11.4 Chronic Idiopathic Anal Pain or Levator Ani Syndrome
Smith used the term levator spasm syndrome associated with perineal pain, and Todd reported symptoms of a dull, pressure sensation or a foreign body feeling [12]. The pain is exacerbated by sitting and lasts for hours to days. The prevalence in the general population is 6–7% between the ages of 30 and 60 years with a female predilection [13]. There is an association with previous pelvic surgery/ injury and psychological stress/anxiety. Clinically there is tenderness on palpation of the levator ani muscles [14].
11.5 Coccygodynia
Simpson described the relation between coccyx injury and coccygodynia over 150 years ago. Thiele used the term coccygodynia to relate the levator spasm with anal pain [15]. It refers to severe rectal, perineal, and sacrococcygeal pain, mainly in women (5:1). The key to diagnosis is manipulation of the coccyx, which will trigger the pain and thus differentiate it from levator spasm syndrome.
11.6 Pudendal Neuralgia
Pudendal neuralgia is typically perceived in the perineum from anus to clitoris.
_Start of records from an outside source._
$ cat config.mk
export PLATFORM = sky130hd
export DESIGN_NAME = pb_counter_display_flat
export DESIGN_NICKNAME = d
export VERILOG_FILES = /design/src/rtl/pb_display_pkg.sv /design/src/rtl/pb_counter_display_if.sv /design/src/rtl/button_debouncer.sv /design/src/rtl/pb_counter_display.sv /design/src/flat_wrapper.sv
export SDC_FILE = /design/constraint.sdc
export NUM_CORES = 1
export LEC_CHECK = 0
export ABC_AREA = 1
export CAP_MARGIN = 20
export CELL_PAD_IN_SITES_DETAIL_PLACEMENT = 1
export CELL_PAD_IN_SITES_GLOBAL_PLACEMENT = 2
export CORE_MARGIN = 2
export CORE_UTILIZATION = 32
export DETAILED_ROUTE_END_ITERATION = 10
export PLACE_DENSITY = 0.75
export SETUP_SLACK_MARGIN = 0.5
export SLEW_MARGIN = 20
export SYNTH_ARGS = -nofsm -noshare
export SYNTH_HDL_FRONTEND = slang
export SYNTH_SLANG_ARGS = --single-unit
$ cat constraint.sdc
create_clock -name clk -period 2.2 [get_ports clk]
set_clock_uncertainty 0.15 [all_clocks]
set_input_delay 0.44 -clock clk [delete_from_list [all_inputs] [get_ports clk]]
set_output_delay 0.44 -clock clk [all_outputs]
set_load 0.02 [all_outputs]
Classically, it is a burning pain, worse with sitting, and many patients remain standing [16]. Those with unilateral pain often favor sitting on one buttock. On clinical examination, pain may be elicited by pressure over the path of the pudendal nerve either by rectal or by vaginal examination.
11.7 Etiology
Advanced or high-grade internal rectal prolapse appears to be very commonly associated with chronic idiopathic perineal pain, particularly when symptoms of obstructed defecation are present. Neil and Swash [17] commented on the high prevalence of pelvic floor laxity in patients suffering from chronic rectal pain and the real significance of internal prolapse only began to be addressed seriously much later in the 1990s and 2000s [18]. Chronic anorectal pain is a common symptom in patients with advanced posterior compartment prolapse presenting with defecatory dysfunction. About 50% of such patients will complain of pain at least some of the time. This pain often responds to antiprolapse surgery [19, 20].